Rental prices may have driven the people onto the streets in protest, but rental prices have not risen at the same pace as the cost of buying homes over the past three years. Despite the protests, it is now harder to buy a home. To buy a four-room apartment takes an average of 138 monthly salaries, five more than in 2010, according to a survey conducted by the Housing and Construction Ministry, released this month.

 

In simpler terms, the average Israeli needs to work 11 and a half years to buy an average apartment. To buy a bigger home, a five-room apartment would require almost 16 years of work, or 191 monthly salaries. By comparison, in 2008 it took only 106 salaries to buy the four-room apartment and 154 to buy the five-room home.

 

The equation of an especially low supply of homes in the center of the country combined with low interest rates has kept real estate prices high.

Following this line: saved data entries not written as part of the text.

`src/rtl/fp16_pkg.sv`:
```
// rtl/fp16_pkg.sv - shared FP16 field widths, tag constants and tagged-entry type
package fp16_pkg;

  localparam int EXP_W  = 5;
  localparam int MAN_W  = 10;
  localparam int DATA_W = 1 + EXP_W + MAN_W;

  localparam logic [DATA_W-2:0] FP16_SAT_MAG = 15'h7fff;
  localparam logic [DATA_W-1:0] FP16_ZERO    = 16'h0000;

  typedef struct packed {
    logic              sat;
    logic              zero;
    logic [DATA_W-1:0] data;
  } fp16_tag_t;

endpackage

```
`src/rtl/fp16_classify.sv`:
```
// rtl/fp16_classify.sv - combinational saturated / +0 tagging of an FP16 product
module fp16_classify
  import fp16_pkg::*;
(
  input  logic [DATA_W-1:0] data,
  output logic              sat,
  output logic              zero
);

  // Sign is ignored for saturation; -0 is deliberately not tagged as zero.
  assign sat  = (data[DATA_W-2:0] == FP16_SAT_MAG);
  assign zero = (data == FP16_ZERO);

endmodule

```
`src/rtl/fp16_result_fifo.sv`:
```
// rtl/fp16_result_fifo.sv - tagged FWFT result FIFO behind the FP16 multiplier
module fp16_result_fifo
  import fp16_pkg::*;
#(
  parameter int DEPTH = 8,
  parameter int CNT_W = 16
) (
  input  logic                    clk,
  input  logic                    rst,
  input  logic                    in_valid,
  input  logic [15:0]             in_data,
  output logic                    out_valid,
  input  logic                    out_ready,
  output logic [15:0]             out_data,
  output logic                    out_sat,
  output logic                    out_zero,
  output logic                    full,
  output logic                    empty,
  output logic [$clog2(DEPTH):0]  level,
  output logic [CNT_W-1:0]        drop_cnt,
  output logic [CNT_W-1:0]        sat_cnt,
  input  logic                    clr_cnt
);

  localparam int PTR_W = $clog2(DEPTH);
  localparam int LVL_W = PTR_W + 1;
  localparam logic [LVL_W-1:0] FULL_LVL = LVL_W'(DEPTH);

  fp16_tag_t        mem [DEPTH];
  fp16_tag_t        in_tag;
  fp16_tag_t        head_q;
  fp16_tag_t        head_next;
  logic [PTR_W-1:0] wr_ptr;
  logic [PTR_W-1:0] rd_ptr;
  logic [PTR_W-1:0] rd_next;
  logic [LVL_W-1:0] level_next;
  logic             in_sat;
  logic             in_zero;
  logic             push;
  logic             pop;
  logic             drop;

  fp16_classify u_classify (
    .data (in_data),
    .sat  (in_sat),
    .zero (in_zero)
  );

  assign in_tag = {in_sat, in_zero, in_data};

  assign pop  = !empty && out_ready;
  assign push = in_valid && (!full || pop);
  assign drop = in_valid && full && !pop;

  // The head register is loaded with the entry that will be at the head after
  // this edge; a write into that very slot has to be forwarded from in_tag.
  always_comb begin
    rd_next    = pop ? rd_ptr + 1'b1 : rd_ptr;
    level_next = level;
    head_next  = head_q;
    case ({push, pop})
      2'b10:   level_next = level + 1'b1;
      2'b01:   level_next = level - 1'b1;
      default: level_next = level;
    endcase
    if (level_next != '0) begin
      if (push && (rd_next == wr_ptr)) head_next = in_tag;
      else                             head_next = mem[rd_next];
    end
  end

  always_ff @(posedge clk) begin
    if (push) mem[wr_ptr] <= in_tag;
  end

  always_ff @(posedge clk or posedge rst) begin
    if (rst) begin
      wr_ptr <= '0;
      rd_ptr <= '0;
      level  <= '0;
      full   <= 1'b0;
      empty  <= 1'b1;
      head_q <= '0;
    end else begin
      if (push) wr_ptr <= wr_ptr + 1'b1;
      rd_ptr <= rd_next;
      level  <= level_next;
      full   <= (level_next == FULL_LVL);
      empty  <= (level_next == '0);
      head_q <= head_next;
    end
  end

  always_ff @(posedge clk or posedge rst) begin
    if (rst) begin
      drop_cnt <= '0;
      sat_cnt  <= '0;
    end else if (clr_cnt) begin
      drop_cnt <= '0;
      sat_cnt  <= '0;
    end else begin
      if (drop && (drop_cnt != '1))            drop_cnt <= drop_cnt + 1'b1;
      if (push && in_sat && (sat_cnt != '1))   sat_cnt  <= sat_cnt + 1'b1;
    end
  end

  assign out_valid = !empty;
  assign out_data  = head_q.data;
  assign out_sat   = head_q.sat;
  assign out_zero  = head_q.zero;

endmodule

```
$ cat src/rtl/cam_pkg.sv
// ============================================================================
// cam_pkg : shared constants, state encoding and RGB565 helpers for the
//           camera capture path.
// Revision: 1.0
// ============================================================================
`default_nettype none

package cam_pkg;

  localparam int CAM_H    = 640;
  localparam int CAM_V    = 480;
  localparam int FB_W     = CAM_H / 2;
  localparam int FB_DEPTH = FB_W * (CAM_V / 2);
  localparam int ADDR_W   = 17;
  localparam int CNT_W    = 10;

  localparam logic [5:0] BIN_THRESH = 6'd24;

  localparam int R_MSB = 15;
  localparam int R_LSB = 11;
  localparam int G_MSB = 10;
  localparam int G_LSB = 5;
  localparam int B_MSB = 4;
  localparam int B_LSB = 0;

  typedef enum logic [1:0] {
    S_IDLE  = 2'd0,
    S_ARM   = 2'd1,
    S_FRAME = 2'd2
  } state_t;

  // Weighted luma ((R<<1) + G + (B<<1)) >> 2; max sum is 187, so 6 bits suffice.
  function automatic logic [5:0] rgb565_luma(input logic [15:0] pix);
    logic [7:0] sum;
    sum = {2'b00, pix[R_MSB:R_LSB], 1'b0}
        + {2'b00, pix[G_MSB:G_LSB]}
        + {2'b00, pix[B_MSB:B_LSB], 1'b0};
    return sum[7:2];
  endfunction

endpackage

`default_nettype wire

$ cat src/rtl/cam_sync_edge.sv
// ============================================================================
// cam_sync_edge : 2-flop synchronizer with a third flop for rise/fall detect.
// Revision: 1.0
// ============================================================================
`default_nettype none

module cam_sync_edge (
  input  logic clk,
  input  logic rst_n,
  input  logic async_in,
  output logic level,
  output logic rise,
  output logic fall
);

  logic s1;
  logic s2;
  logic s3;

  always_ff @(posedge clk) begin
    if (!rst_n) begin
      s1 <= 1'b0;
      s2 <= 1'b0;
      s3 <= 1'b0;
    end else begin
      s1 <= async_in;
      s2 <= s1;
      s3 <= s2;
    end
  end

  assign level = s2;
  assign rise  = s2 & ~s3;
  assign fall  = ~s2 & s3;

endmodule

`default_nettype wire

$ cat src/rtl/cam_frame_capture.sv
// ============================================================================
// cam_frame_capture : samples an 8-bit RGB565 camera stream, decimates 2:1 in
//   each axis and writes kept pixels linearly into the frame buffer.
//   Optional macro CAM_CAPTURE_BINARIZE_EN: black/white output, +1 cycle.
// Revision: 1.0
// ============================================================================
`default_nettype none

module cam_frame_capture
  import cam_pkg::*;
#(
  parameter int LINE_PIX    = CAM_H,
  parameter int FRAME_LINES = CAM_V
) (
  input  logic              clk25,
  input  logic              rst_n,
  input  logic              cam_pclk,
  input  logic              cam_vsync,
  input  logic              cam_href,
  input  logic [7:0]        cam_data,
  input  logic              capture_en,
  output logic              wr_en,
  output logic [ADDR_W-1:0] wr_addr,
  output logic [15:0]       wr_data,
  output logic              frame_done,
  output logic              frame_ok,
  output logic              busy
);

  localparam int                DEPTH   = (LINE_PIX / 2) * (FRAME_LINES / 2);
  localparam logic [CNT_W-1:0]  COL_END = CNT_W'(LINE_PIX);
  localparam logic [CNT_W-1:0]  ROW_END = CNT_W'(FRAME_LINES);
  localparam logic [ADDR_W-1:0] PTR_END = ADDR_W'(DEPTH);

  logic pclk_lvl, pclk_rise, pclk_fall;
  logic href_lvl, href_rise, href_fall;
  logic vsync_lvl, vsync_rise, vsync_fall;

  cam_sync_edge u_sync_pclk (
    .clk      (clk25),
    .rst_n    (rst_n),
    .async_in (cam_pclk),
    .level    (pclk_lvl),
    .rise     (pclk_rise),
    .fall     (pclk_fall)
  );

  cam_sync_edge u_sync_href (
    .clk      (clk25),
    .rst_n    (rst_n),
    .async_in (cam_href),
    .level    (href_lvl),
    .rise     (href_rise),
    .fall     (href_fall)
  );

  cam_sync_edge u_sync_vsync (
    .clk      (clk25),
    .rst_n    (rst_n),
    .async_in (cam_vsync),
    .level    (vsync_lvl),
    .rise     (vsync_rise),
    .fall     (vsync_fall)
  );

  logic unused_sync;
  assign unused_sync = ^{pclk_lvl, pclk_fall, href_rise, vsync_lvl};

  // Data bus stage 2 lines up with the pclk edge detected from stage 2/3.
  logic [7:0] data_s1;
  logic [7:0] data_s2;

  always_ff @(posedge clk25) begin
    if (!rst_n) begin
      data_s1 <= 8'h00;
      data_s2 <= 8'h00;
    end else begin
      data_s1 <= cam_data;
      data_s2 <= data_s1;
    end
  end

  state_t            state;
  logic              tog;
  logic [7:0]        hi_byte;
  logic [CNT_W-1:0]  col;
  logic [CNT_W-1:0]  row;
  logic [ADDR_W-1:0] wptr;
  logic              pix_vld;
  logic [ADDR_W-1:0] pix_addr;
  logic [15:0]       pix_data;

  logic              byte_stb;
  logic              keep;
  logic [ADDR_W-1:0] ptr_after;

  assign byte_stb  = (state == S_FRAME) & pclk_rise & href_lvl & ~href_fall;
  assign keep      = byte_stb & tog & ~col[0] & ~row[0]
                   & (col < COL_END) & (row < ROW_END) & (wptr != PTR_END);
  // Counts a write issued in the same cycle as the closing vsync edge.
  assign ptr_after = keep ? wptr + ADDR_W'(1) : wptr;

  always_ff @(posedge clk25) begin
    if (!rst_n) begin
      state      <= S_IDLE;
      busy       <= 1'b0;
      frame_done <= 1'b0;
      frame_ok   <= 1'b0;
      tog        <= 1'b0;
      hi_byte    <= 8'h00;
      col        <= '0;
      row        <= '0;
      wptr       <= '0;
      pix_vld    <= 1'b0;
      pix_addr   <= '0;
      pix_data   <= 16'h0000;
    end else begin
      frame_done <= 1'b0;
      pix_vld    <= keep;
      if (keep) begin
        pix_addr <= wptr;
        pix_data <= {hi_byte, data_s2};
        wptr     <= wptr + ADDR_W'(1);
      end

      case (state)
        S_IDLE: begin
          if (capture_en) state <= S_ARM;
        end
        S_ARM: begin
          if (vsync_fall) begin
            state <= S_FRAME;
            busy  <= 1'b1;
            tog   <= 1'b0;
            col   <= '0;
            row   <= '0;
            wptr  <= '0;
          end
        end
        S_FRAME: begin
          if (href_fall) begin
            tog <= 1'b0;
            col <= '0;
            if (row != ROW_END) row <= row + CNT_W'(1);
          end else if (byte_stb) begin
            if (!tog) begin
              hi_byte <= data_s2;
              tog     <= 1'b1;
            end else begin
              tog <= 1'b0;
              if (col != COL_END) col <= col + CNT_W'(1);
            end
          end
          if (vsync_rise) begin
            frame_done <= 1'b1;
            frame_ok   <= (ptr_after == PTR_END);
            busy       <= 1'b0;
            state      <= capture_en ? S_ARM : S_IDLE;
          end
        end
        default: begin
          state <= S_IDLE;
          busy  <= 1'b0;
        end
      endcase
    end
  end

`ifdef CAM_CAPTURE_BINARIZE_EN
  always_ff @(posedge clk25) begin
    if (!rst_n) begin
      wr_en   <= 1'b0;
      wr_addr <= '0;
      wr_data <= 16'h0000;
    end else begin
      wr_en   <= pix_vld;
      wr_addr <= pix_addr;
      wr_data <= (rgb565_luma(pix_data) >= BIN_THRESH) ? 16'hFFFF : 16'h0000;
    end
  end
`else
  assign wr_en   = pix_vld;
  assign wr_addr = pix_addr;
  assign wr_data = pix_data;
`endif

endmodule

`default_nettype wire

The survey shows that the major problem in the housing market is not home prices, but real, inflation-adjusted wages, which have not risen at all since 2005. This is what makes it harder to buy a home today.

 

Compared to other OECD countries, Israelis are at the top of the rankings – in how expensive it is to buy a home. The Japanese needed only 64 monthly salaries to buy a home in 2010, based on OECD figures.

 

Meanwhile it took 76 salaries in Germany, and the Americans and Swiss needed to spend 93 monthly salaries to buy their homes.

 

But after almost four years of price increases, 2012 could mark a turnaround for home buyers. The social protests sent many potential buyers in to a holding pattern and the number of home sales in January plummetted to the levels of 2005 – and signs of a drop in housing prices even began to appear.

 

At the end of 2011, the average price of a home in Israel was NIS 1.16 million, reports the Central Bureau of Statistics. This was 4% less than the average price at the end of the previous, third quarter, and 3% less than the price at the beginning of last year.

 

Of course, such an average is problematic. It includes prices from both the center of the country and the periphery together. But the Finance Ministry supplied another indicator from January – a 13% fall in the prices of new homes in 2011.

 

It is much harder to buy a home in the center of the country than in the periphery. The price of a single room in Tel Aviv is similar to the price of four-room apartment in Tiberias. The price per square meter in Herzliya is equal to the price of 2 square meters in Ramle; and you will pay twice as much for an apartment in Rishon Letzion as for one in Kiryat Ata.

 

Got NIS 2.12 million?

 

To buy a home in Tel Aviv, you will now have to part with, on average, NIS 2.12 million, compared to NIS 2.49 million in the first quarter of 2011. The Global Property Guide website says Tel Aviv is the 16th most expensive city in the world, and buying a home in Israel is 25% more expensive than Canada, 55% more than Berlin and 75% more than New Zealand.

 

And what about rental prices? Renting a four-room apartment in Israel costs an average of NIS 3,640 a month – NIS 90 more than at the beginning of 2011, the statistics bureau reports.

 

Even if rental prices are on the way down, there is a serious problem this year for potential home buyers: The Bank of Israel has toughened the criteria for receiving mortgages. The central bank placed restrictions on granting mortgages and limited the use of variable-rate mortgages, which are particularly enticing in times of very low interest rates. In reality, these steps were intended to protect the banks and home buyers, but may have been premature. Interest rates actually went down since the measures were implemented and are not expected to rise any time soon.